Deadlifts (Double over-hand grip)
185x11
185x10

Squats
135x12
135x11

Bent-over BB Rows
135x11
135x10

Chin-ups 2.5" Square Bar
6xbw
4xbw

Bench
155x12
155x10

BB Military
95x11
95x9

Decline sit-ups
12
12

Hypers
10
10

So some improvements from last workout which is right.  I didn't try to kill myself after the layoff.  I expect some improvements again next workout.  

Total Workout 25 mins


----------



## Rocco32 (Apr 21, 2005)

Nice job Iain. Are you glad to be back in the gym? Just food commercials on TV kill me LOL. Especially Taco Bell!


----------



## tucker01 (Apr 21, 2005)

Blah Taco Bell Really ?!

That is one place I have never had a taste for.  Mind you I more like Sweets, Cookies, cakes, Ice Cream and stuff like that.  MMmmm.  Good thing I just ate or I would be in serious trouble.


----------



## Rocco32 (Apr 21, 2005)

Haha! I don't have a sweet tooth, I like fatty foods. Especially cheeses and meats.

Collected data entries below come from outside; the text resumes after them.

<file path="src/rtl/dsp_mac_pkg.sv">
// Shared state encoding, default widths and pipeline-latency helper for the
// DSP MAC sequencer slice.
package dsp_mac_pkg;

  typedef enum logic [1:0] {
    IDLE  = 2'd0,
    ACCUM = 2'd1,
    FLUSH = 2'd2,
    DONE  = 2'd3
  } state_t;

  localparam int DEF_A_WIDTH   = 18;
  localparam int DEF_B_WIDTH   = 18;
  localparam int DEF_ACC_WIDTH = 48;

  function automatic int pipe_latency(input int areg, input int breg, input int mreg);
    return ((areg > breg) ? areg : breg) + mreg;
  endfunction

endpackage

</file>
<file path="src/rtl/dsp_mac_sequencer_if.sv">
// Operand/result handshake bundle of the MAC sequencer; master drives operands
// and consumes the result, slave is the sequencer.
interface dsp_mac_sequencer_if
  import dsp_mac_pkg::*;
#(
  parameter int A_WIDTH   = DEF_A_WIDTH,
  parameter int B_WIDTH   = DEF_B_WIDTH,
  parameter int ACC_WIDTH = DEF_ACC_WIDTH,
  parameter int CNT_WIDTH = 16
);
  logic                        START;
  logic [CNT_WIDTH-1:0]        LEN;
  logic                        IN_VALID;
  logic                        IN_READY;
  logic signed [A_WIDTH-1:0]   A;
  logic signed [B_WIDTH-1:0]   B;
  logic                        OUT_VALID;
  logic                        OUT_READY;
  logic signed [ACC_WIDTH-1:0] P_OUT;
  logic                        OVF;
  logic                        BUSY;

  modport master (
    output START, LEN, IN_VALID, A, B, OUT_READY,
    input  IN_READY, OUT_VALID, P_OUT, OVF, BUSY
  );

  modport slave (
    input  START, LEN, IN_VALID, A, B, OUT_READY,
    output IN_READY, OUT_VALID, P_OUT, OVF, BUSY
  );
endinterface

</file>
<file path="src/rtl/mac_pipe_stage.sv">
// Data register with a valid tag; REG=0 turns it into a combinational pass-through.
module mac_pipe_stage #(
  parameter int WIDTH = 18,
  parameter int REG   = 1
) (
  input  logic             CLK,
  input  logic             RST,
  input  logic [WIDTH-1:0] d,
  input  logic             d_tag,
  output logic [WIDTH-1:0] q,
  output logic             q_tag
);
  if (REG != 0) begin : g_reg
    always_ff @(posedge CLK or posedge RST) begin
      if (RST) begin
        q     <= '0;
        q_tag <= 1'b0;
      end else begin
        q     <= d;
        q_tag <= d_tag;
      end
    end
  end else begin : g_bypass
    logic unused_clk_rst;
    assign unused_clk_rst = CLK ^ RST;
    assign q     = d;
    assign q_tag = d_tag;
  end
endmodule

</file>
<file path="src/rtl/dsp_mac_sequencer.sv">
// Streaming MAC sequencer: accepts LEN signed pairs, returns one accumulated word.
// Build option: DSP_MAC_SAT_EN clamps the accumulator on signed overflow instead of wrapping.
//
// state | meaning
// IDLE  | waiting for START
// ACCUM | accepting operand pairs
// FLUSH | draining in-flight products
// DONE  | result held until OUT_READY
module dsp_mac_sequencer
  import dsp_mac_pkg::*;
#(
  parameter int A_WIDTH   = DEF_A_WIDTH,
  parameter int B_WIDTH   = DEF_B_WIDTH,
  parameter int ACC_WIDTH = DEF_ACC_WIDTH,
  parameter int AREG      = 1,
  parameter int BREG      = 1,
  parameter int MREG      = 1,
  parameter int CNT_WIDTH = 16
) (
  input logic                CLK,
  input logic                RST,
  dsp_mac_sequencer_if.slave bus
);
  localparam int OP_LAT  = pipe_latency(AREG, BREG, 0);
  localparam int P_WIDTH = A_WIDTH + B_WIDTH;

  state_t                      state, state_nxt;
  logic                        start_acc, fire, last_beat, pipe_busy;
  logic [CNT_WIDTH-1:0]        len_q, beat_cnt;
  logic [A_WIDTH-1:0]          a_q, a_al;
  logic [B_WIDTH-1:0]          b_q, b_al;
  logic                        a_tag, b_tag, a_al_tag, b_al_tag, m_tag;
  logic signed [P_WIDTH-1:0]   prod;
  logic [P_WIDTH-1:0]          m_q;
  logic signed [ACC_WIDTH-1:0] acc, prod_ext, sum, acc_nxt;
  logic                        ovf, ovf_now;

  assign fire      = bus.IN_VALID && (state == ACCUM);
  assign last_beat = (beat_cnt + CNT_WIDTH'(1)) == len_q;

  mac_pipe_stage #(.WIDTH(A_WIDTH), .REG(AREG)) u_a_reg (
    .CLK(CLK), .RST(RST), .d(bus.A), .d_tag(fire), .q(a_q), .q_tag(a_tag));
  mac_pipe_stage #(.WIDTH(B_WIDTH), .REG(BREG)) u_b_reg (
    .CLK(CLK), .RST(RST), .d(bus.B), .d_tag(fire), .q(b_q), .q_tag(b_tag));

  // The shallower operand path picks up the missing stage so pairs stay aligned.
  mac_pipe_stage #(.WIDTH(A_WIDTH), .REG(OP_LAT - AREG)) u_a_align (
    .CLK(CLK), .RST(RST), .d(a_q), .d_tag(a_tag), .q(a_al), .q_tag(a_al_tag));
  mac_pipe_stage #(.WIDTH(B_WIDTH), .REG(OP_LAT - BREG)) u_b_align (
    .CLK(CLK), .RST(RST), .d(b_q), .d_tag(b_tag), .q(b_al), .q_tag(b_al_tag));

  assign prod = $signed(a_al) * $signed(b_al);

  mac_pipe_stage #(.WIDTH(P_WIDTH), .REG(MREG)) u_m_reg (
    .CLK(CLK), .RST(RST), .d(prod), .d_tag(a_al_tag & b_al_tag), .q(m_q), .q_tag(m_tag));

  assign pipe_busy = a_tag | b_tag | a_al_tag | b_al_tag | m_tag;

  assign prod_ext = ACC_WIDTH'($signed(m_q));
  assign sum      = acc + prod_ext;
  assign ovf_now  = (acc[ACC_WIDTH-1] == prod_ext[ACC_WIDTH-1]) &&
                    (sum[ACC_WIDTH-1] != acc[ACC_WIDTH-1]);

`ifdef DSP_MAC_SAT_EN
  localparam logic signed [ACC_WIDTH-1:0] ACC_MAX = {1'b0, {(ACC_WIDTH-1){1'b1}}};
  localparam logic signed [ACC_WIDTH-1:0] ACC_MIN = {1'b1, {(ACC_WIDTH-1){1'b0}}};
  assign acc_nxt = !ovf_now ? sum : (acc[ACC_WIDTH-1] ? ACC_MIN : ACC_MAX);
`else
  assign acc_nxt = sum;
`endif

  always_ff @(posedge CLK or posedge RST) begin
    if (RST) state <= IDLE;
    else     state <= state_nxt;
  end

  always_comb begin
    state_nxt = state;
    start_acc = 1'b0;
    unique case (state)
      IDLE: if (bus.START) begin
        start_acc = 1'b1;
        state_nxt = (bus.LEN == '0) ? DONE : ACCUM;
      end
      ACCUM:   if (fire && last_beat) state_nxt = FLUSH;
      FLUSH:   if (!pipe_busy)        state_nxt = DONE;
      DONE:    if (bus.OUT_READY)     state_nxt = IDLE;
      default: state_nxt = IDLE;
    endcase
  end

  always_ff @(posedge CLK or posedge RST) begin
    if (RST) begin
      len_q    <= '0;
      beat_cnt <= '0;
    end else if (start_acc) begin
      len_q    <= bus.LEN;
      beat_cnt <= '0;
    end else if (fire) begin
      beat_cnt <= beat_cnt + CNT_WIDTH'(1);
    end
  end

  always_ff @(posedge CLK or posedge RST) begin
    if (RST) begin
      acc <= '0;
      ovf <= 1'b0;
    end else if (start_acc) begin
      acc <= '0;
      ovf <= 1'b0;
    end else if (m_tag) begin
      acc <= acc_nxt;
      if (ovf_now) ovf <= 1'b1;
    end
  end

  assign bus.IN_READY  = (state == ACCUM);
  assign bus.OUT_VALID = (state == DONE);
  assign bus.BUSY      = (state != IDLE);
  assign bus.P_OUT     = acc;
  assign bus.OVF       = ovf;
endmodule
</file>
<file path="src/flat_wrapper.sv">
// flat-port wrapper written by rule: the top's interface ports become plain ports
module dsp_mac_sequencer_flat import dsp_mac_pkg::*;
#(
  parameter int A_WIDTH   = DEF_A_WIDTH,
  parameter int B_WIDTH   = DEF_B_WIDTH,
  parameter int ACC_WIDTH = DEF_ACC_WIDTH,
  parameter int AREG      = 1,
  parameter int BREG      = 1,
  parameter int MREG      = 1,
  parameter int CNT_WIDTH = 16
)
  (CLK, RST, bus_START, bus_LEN, bus_IN_VALID, bus_A, bus_B, bus_OUT_READY, bus_IN_READY, bus_OUT_VALID, bus_P_OUT, bus_OVF, bus_BUSY);
  dsp_mac_sequencer_if #(.A_WIDTH(A_WIDTH), .B_WIDTH(B_WIDTH), .ACC_WIDTH(ACC_WIDTH), .CNT_WIDTH(CNT_WIDTH)) bus_i ();
  input logic CLK;
  input logic RST;
  input wire logic [$bits(bus_i.START)-1:0] bus_START;
  input wire logic [$bits(bus_i.LEN)-1:0] bus_LEN;
  input wire logic [$bits(bus_i.IN_VALID)-1:0] bus_IN_VALID;
  input wire logic [$bits(bus_i.A)-1:0] bus_A;
  input wire logic [$bits(bus_i.B)-1:0] bus_B;
  input wire logic [$bits(bus_i.OUT_READY)-1:0] bus_OUT_READY;
  output wire logic [$bits(bus_i.IN_READY)-1:0] bus_IN_READY;
  output wire logic [$bits(bus_i.OUT_VALID)-1:0] bus_OUT_VALID;
  output wire logic [$bits(bus_i.P_OUT)-1:0] bus_P_OUT;
  output wire logic [$bits(bus_i.OVF)-1:0] bus_OVF;
  output wire logic [$bits(bus_i.BUSY)-1:0] bus_BUSY;
  assign bus_i.START = bus_START;
  assign bus_i.LEN = bus_LEN;
  assign bus_i.IN_VALID = bus_IN_VALID;
  assign bus_i.A = bus_A;
  assign bus_i.B = bus_B;
  assign bus_i.OUT_READY = bus_OUT_READY;
  assign bus_IN_READY = bus_i.IN_READY;
  assign bus_OUT_VALID = bus_i.OUT_VALID;
  assign bus_P_OUT = bus_i.P_OUT;
  assign bus_OVF = bus_i.OVF;
  assign bus_BUSY = bus_i.BUSY;
  dsp_mac_sequencer #(.A_WIDTH(A_WIDTH), .B_WIDTH(B_WIDTH), .ACC_WIDTH(ACC_WIDTH), .AREG(AREG), .BREG(BREG), .MREG(MREG), .CNT_WIDTH(CNT_WIDTH)) u_core (.CLK(CLK), .RST(RST), .bus(bus_i));
endmodule
</file>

MMmmmmm.....


----------



## tucker01 (Apr 21, 2005)

Am I glad to be back in the Gym, Umm yeah I guess.  I know I need to but motivation and focus isn't 100%.  Just too many things have gone on the past couple of weeks with Kyle, and lack of sleep is getting to me.  I am forcing myself to go right now, but give me a few weeks, and I will be back with the mind set.

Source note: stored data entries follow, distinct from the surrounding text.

===== config.mk =====
export PLATFORM = sky130hd
export DESIGN_NAME = mul_scheduler
export DESIGN_NICKNAME = d
export VERILOG_FILES = /design/src/rtl/mul_sched_pkg.sv /design/src/rtl/mul_shift_add_core.sv /design/src/rtl/mul_scheduler.sv
export SDC_FILE = /design/constraint.sdc
export NUM_CORES = 1
export LEC_CHECK = 0
export CAP_MARGIN = 5
export CORE_MARGIN = 8
export CORE_UTILIZATION = 53
export DETAILED_ROUTE_END_ITERATION = 8
export GPL_ROUTABILITY_DRIVEN = 0
export GPL_TIMING_DRIVEN = 1
export HOLD_SLACK_MARGIN = 0.03
export MAX_ROUTING_LAYER = met4
export PLACE_DENSITY_LB_ADDON = 0.3
export SYNTH_ARGS = -nofsm -noshare
export SYNTH_HDL_FRONTEND = slang
export SYNTH_HIERARCHICAL = 1
export SYNTH_SLANG_ARGS = --single-unit

===== constraint.sdc =====
create_clock -name clk -period 3.1 [get_ports clk]
set_input_delay 0.31 -clock clk [delete_from_list [all_inputs] [get_ports clk]]
set_output_delay 0.31 -clock clk [all_outputs]
set_load 0.005 [all_outputs]
$ cat src/rtl/risc_controller.sv
// 8-phase instruction sequencer: decodes phase and opcode into bus, load, PC and memory controls.
module risc_controller
  import risc_pkg::*;
#(
  parameter bit HALT_STICKY = 1'b1
) (
  input  logic       clk,
  input  logic       rst,
  input  logic       ena,
  input  logic [2:0] opcode,
  input  logic       zero,
  output logic       sel,
  output logic       rd,
  output logic       ld_ir,
  output logic       halt,
  output logic       inc_pc,
  output logic       ld_ac,
  output logic       ld_pc,
  output logic       wr,
  output logic       data_e,
  output logic [2:0] phase
);

  logic halted_q;
  logic hlt_now;
  logic freeze;
  logic alu_op;

  assign hlt_now = (phase == PH_OP_ADDR) && (opcode == OP_HLT);
  // Latch the halt so a later opcode change cannot restart the sequencer.
  assign freeze  = HALT_STICKY && (hlt_now || halted_q);
  assign alu_op  = opcode inside {OP_ADD, OP_AND, OP_XOR, OP_LDA};

  always_ff @(posedge clk or posedge rst) begin
    if (rst) begin
      halted_q <= 1'b0;
    end else if (freeze) begin
      halted_q <= 1'b1;
    end
  end

  risc_phase_counter u_phase_counter (
    .clk    (clk),
    .rst    (rst),
    .ena    (ena),
    .freeze (freeze),
    .phase  (phase)
  );

  always_comb begin
    sel    = 1'b0;
    rd     = 1'b0;
    ld_ir  = 1'b0;
    halt   = 1'b0;
    inc_pc = 1'b0;
    ld_ac  = 1'b0;
    ld_pc  = 1'b0;
    wr     = 1'b0;
    data_e = 1'b0;
    case (phase)
      PH_INST_ADDR: begin
        sel = 1'b1;
      end
      PH_INST_FETCH: begin
        sel = 1'b1;
        rd  = 1'b1;
      end
      PH_INST_LOAD, PH_IDLE: begin
        sel   = 1'b1;
        rd    = 1'b1;
        ld_ir = 1'b1;
      end
      PH_OP_ADDR: begin
        halt   = (opcode == OP_HLT) || halted_q;
        inc_pc = 1'b1;
      end
      PH_OP_FETCH: begin
        rd = alu_op;
      end
      PH_ALU_OP: begin
        rd     = alu_op;
        inc_pc = (opcode == OP_SKZ) && zero;
        ld_pc  = (opcode == OP_JMP);
        data_e = (opcode == OP_STO);
      end
      PH_STORE: begin
        rd     = alu_op;
        ld_ac  = alu_op;
        ld_pc  = (opcode == OP_JMP);
        wr     = (opcode == OP_STO);
        data_e = (opcode == OP_STO);
      end
      default: begin
        sel = 1'b1;
      end
    endcase
  end

endmodule
--- config.mk ---
export PLATFORM = sky130hd
export DESIGN_NAME = sqrt_job_arbiter
export DESIGN_NICKNAME = d
export VERILOG_FILES = /design/src/rtl/sqrt_job_arbiter.sv
export SDC_FILE = /design/constraint.sdc
export NUM_CORES = 1
export LEC_CHECK = 0
export ABC_AREA = 1
export CAP_MARGIN = 0
export CORE_AREA = 5 5 84 55
export DETAILED_ROUTE_END_ITERATION = 10
export DIE_AREA = 0 0 89 60
export HOLD_SLACK_MARGIN = 0.03
export PLACE_DENSITY = 0.86
export SETUP_SLACK_MARGIN = 0.05
export SYNTH_ARGS = -nofsm -noshare
export SYNTH_HDL_FRONTEND = slang
export SYNTH_SLANG_ARGS = --single-unit
--- constraint.sdc ---
create_clock -name clk -period 4.52 [get_ports clk]
set_clock_uncertainty 0.1 [all_clocks]
set_input_delay 0.678 -clock clk [delete_from_list [all_inputs] [get_ports clk]]
set_output_delay 0.678 -clock clk [all_outputs]
set_load 0.03 [all_outputs]
File: src/rtl/fifo_mem_2p.sv
// fifo_mem_2p
// DEPTH x DATA_W register array with one write port and one registered read
// port. A read and a write to the same address in the same cycle returns the
// old contents (needed when the FIFO is full and pushes/pops together).
// Ports:
//   clk, reset          : clock, async active-high reset (read register only)
//   wr_en/wr_addr/wr_data
//   rd_en/rd_addr       : read register loads only when rd_en=1, else holds
//   rd_data             : registered read data
module fifo_mem_2p #(
    parameter int DATA_W = 8,
    parameter int DEPTH  = 8,
    parameter int PTR_W  = 3
) (
    input  logic              clk,
    input  logic              reset,
    input  logic              wr_en,
    input  logic [PTR_W-1:0]  wr_addr,
    input  logic [DATA_W-1:0] wr_data,
    input  logic              rd_en,
    input  logic [PTR_W-1:0]  rd_addr,
    output logic [DATA_W-1:0] rd_data
);

    logic [DATA_W-1:0] mem_q [DEPTH];
    logic [DATA_W-1:0] rd_data_q;
    logic [DATA_W-1:0] rd_data_d;

    always_ff @(posedge clk) begin
        if (wr_en) begin
            mem_q[wr_addr] <= wr_data;
        end
    end

    always_comb begin
        rd_data_d = rd_data_q;
        if (rd_en) begin
            rd_data_d = mem_q[rd_addr];
        end
    end

    always_ff @(posedge clk or posedge reset) begin
        if (reset) begin
            rd_data_q <= '0;
        end else begin
            rd_data_q <= rd_data_d;
        end
    end

    assign rd_data = rd_data_q;

endmodule
File: src/rtl/fetch_queue_if.sv
// Control bus carrying the single clock and synchronous active-high reset
// shared by the fetch/decode pipeline blocks.
interface ctrl_bus_if;
  logic clk;
  logic reset;

  modport central (input clk, input reset);
endinterface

Oh I like those as well,  Ah I just like food in general, but if I get cravings it is to go get cookies or ice cream


----------



## yellowmoomba (Apr 22, 2005)

Did someone say "TACO BELL"  ?!?!


----------



## tucker01 (Apr 26, 2005)

Well Diet has been ok  had a Blizzard from DQ over the weekend,  it was good   Really Tired today for what ever reason.  Sleep wasn't great and reflected a little in the Workout.  Slowly bumping up the weights,  Maybe next WO will be a little more energized.  28 mins to complete

Deadlifts (Double over-hand grip)
205x10
205x9

Squats
155x9
155x81

Bent-over BB Rows
135x10
135x10

Chin-ups 2.5" Square Bar
6xbw
4xbw

Bench
155x11
155x10

BB Military
95x10
95x9

Decline sit-ups
12
12

Hypers
10
10


----------



## PreMier (Apr 26, 2005)

Oh shit a workout!   How you feelin?


----------



## Rocco32 (Apr 27, 2005)

yellowmoomba said:
			
		

> Did someone say "TACO BELL"  ?!?!


Why yes I did  Wanna go get some


----------



## Rocco32 (Apr 27, 2005)

Incredible w/o Iain. So how does squats at 155lbs for 81 reps feel? I couldn't imagine doing that! Did you do rest/pause or all constant?????


----------



## tucker01 (Apr 27, 2005)

PreMier said:
			
		

> Oh shit a workout!   How you feelin?



Hey Fuck you too 

Fucking can't kick this cold.  Everytime I start to get better it comes back.  Driving me nuts.    That on top of lack of sleep, isn't making me a happy camper.

How's the new Job?


----------



## tucker01 (Apr 27, 2005)

Rocco32 said:
			
		

> Incredible w/o Iain. So how does squats at 155lbs for 81 reps feel? I couldn't imagine doing that! Did you do rest/pause or all constant?????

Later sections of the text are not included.